The last of his Cabinet appointments made, Jefferson returned to
his country seat at Monticello for August and September, for he
was determined not to pass those two "bilious months" in
Washington. "I have not done it these forty years," he wrote to
Gallatin. "Grumble who will, I will never pass those two months
on tidewater." To Monticello, indeed, Jefferson turned whenever
his duties permitted and not merely in the sickly months of
summer, for when the roads were good the journey was rapidly and
easily made by stage or chaise. There, in his garden and farm, he
found relief from the distractions of public life. "No occupation
is so delightful to me," he confessed, "as the culture of the
earth, and no culture comparable to that of the garden." At
Monticello, too, he could gratify his delight in the natural
sciences, for he was a true child of the eighteenth century in
his insatiable curiosity about the physical universe and in his
desire to reduce that universe to an intelligible mechanism. He
was by instinct a rationalist and a foe to superstition in any
form, whether in science or religion. His indefatigable pen was
as ready to discuss vaccination and yellow fever with Dr.

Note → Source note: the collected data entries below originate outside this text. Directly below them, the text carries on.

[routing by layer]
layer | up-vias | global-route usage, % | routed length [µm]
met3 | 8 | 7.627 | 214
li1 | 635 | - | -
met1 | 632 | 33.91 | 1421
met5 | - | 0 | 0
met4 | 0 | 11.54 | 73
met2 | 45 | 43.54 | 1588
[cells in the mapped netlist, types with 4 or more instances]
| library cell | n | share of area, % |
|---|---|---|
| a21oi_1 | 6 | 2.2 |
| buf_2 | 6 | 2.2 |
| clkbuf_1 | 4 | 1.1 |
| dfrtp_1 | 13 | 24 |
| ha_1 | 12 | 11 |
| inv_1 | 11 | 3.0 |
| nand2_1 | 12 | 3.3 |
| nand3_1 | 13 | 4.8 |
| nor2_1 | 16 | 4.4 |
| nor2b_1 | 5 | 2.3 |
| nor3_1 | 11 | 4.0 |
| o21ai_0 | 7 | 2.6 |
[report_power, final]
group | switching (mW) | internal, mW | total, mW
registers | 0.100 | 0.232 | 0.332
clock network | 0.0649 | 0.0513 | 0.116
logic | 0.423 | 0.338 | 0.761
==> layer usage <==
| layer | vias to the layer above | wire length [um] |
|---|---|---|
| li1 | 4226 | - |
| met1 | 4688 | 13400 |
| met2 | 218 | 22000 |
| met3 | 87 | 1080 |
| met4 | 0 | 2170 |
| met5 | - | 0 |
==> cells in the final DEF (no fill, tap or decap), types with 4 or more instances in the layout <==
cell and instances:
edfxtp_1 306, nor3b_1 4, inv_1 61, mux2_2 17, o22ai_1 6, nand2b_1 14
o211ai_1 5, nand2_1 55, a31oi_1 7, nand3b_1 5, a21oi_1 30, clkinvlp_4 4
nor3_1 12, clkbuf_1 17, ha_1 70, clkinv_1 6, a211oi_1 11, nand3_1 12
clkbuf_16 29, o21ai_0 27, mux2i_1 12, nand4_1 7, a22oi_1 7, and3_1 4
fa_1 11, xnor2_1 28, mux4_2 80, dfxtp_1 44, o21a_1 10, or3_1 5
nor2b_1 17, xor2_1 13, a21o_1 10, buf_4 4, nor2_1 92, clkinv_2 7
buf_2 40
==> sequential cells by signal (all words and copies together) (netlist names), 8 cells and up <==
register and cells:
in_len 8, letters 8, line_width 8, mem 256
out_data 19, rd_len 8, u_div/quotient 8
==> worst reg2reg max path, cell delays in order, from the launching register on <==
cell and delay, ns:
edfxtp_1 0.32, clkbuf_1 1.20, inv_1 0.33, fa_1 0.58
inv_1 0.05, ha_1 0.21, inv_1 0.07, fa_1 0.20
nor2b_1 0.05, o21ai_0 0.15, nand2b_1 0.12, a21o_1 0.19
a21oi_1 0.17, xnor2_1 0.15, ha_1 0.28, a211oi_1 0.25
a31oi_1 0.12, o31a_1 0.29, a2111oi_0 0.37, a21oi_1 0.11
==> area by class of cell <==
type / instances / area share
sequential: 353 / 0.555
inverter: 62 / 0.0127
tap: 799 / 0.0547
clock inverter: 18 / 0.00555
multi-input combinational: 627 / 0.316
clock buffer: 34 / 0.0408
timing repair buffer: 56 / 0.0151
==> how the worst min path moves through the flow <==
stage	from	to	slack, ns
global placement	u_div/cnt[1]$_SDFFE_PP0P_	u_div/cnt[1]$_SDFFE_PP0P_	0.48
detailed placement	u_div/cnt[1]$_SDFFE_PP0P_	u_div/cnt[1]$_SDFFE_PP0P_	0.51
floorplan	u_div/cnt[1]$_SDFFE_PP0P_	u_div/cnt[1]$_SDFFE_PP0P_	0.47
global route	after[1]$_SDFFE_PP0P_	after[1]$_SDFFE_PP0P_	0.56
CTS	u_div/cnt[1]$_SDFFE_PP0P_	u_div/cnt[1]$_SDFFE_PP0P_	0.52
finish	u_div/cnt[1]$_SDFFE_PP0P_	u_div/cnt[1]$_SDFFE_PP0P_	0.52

Benjamin Rush as it was to exchange views with Dr. Priestley on
the ethics of Jesus.
The diversity of Jefferson's interests is truly remarkable.
Monticello is a monument to his almost Yankee-like ingenuity. He
writes to his friend Thomas Paine to assure him that the
semi-cylindrical form of roof after the De Lorme pattern, which
he proposes for his house, is entirely practicable, for he
himself had "used it at home for a dome, being 120 degrees of an
oblong octagon." He was characteristically American in his
receptivity to new ideas from any source. A chance item about Eli
Whitney of New Haven arrests his attention and forthwith he
writes to Madison recommending a "Mr. Whitney at Connecticut, a
mechanic of the first order of ingenuity, who invented the cotton
gin," and who has recently invented "molds and machines for
making all the pieces of his [musket] locks so exactly equal that
take one hundred locks to pieces and mingle their parts and the
hundred locks may be put together as well by taking the first
pieces which come to hand." To Robert Fulton, then laboring to
perfect his torpedoes and submarine, Jefferson wrote
encouragingly: "I have ever looked to the submarine boat as most
to be depended on for attaching them [i. e., torpedoes]....I am
in hopes it is not to be abandoned as impracticable."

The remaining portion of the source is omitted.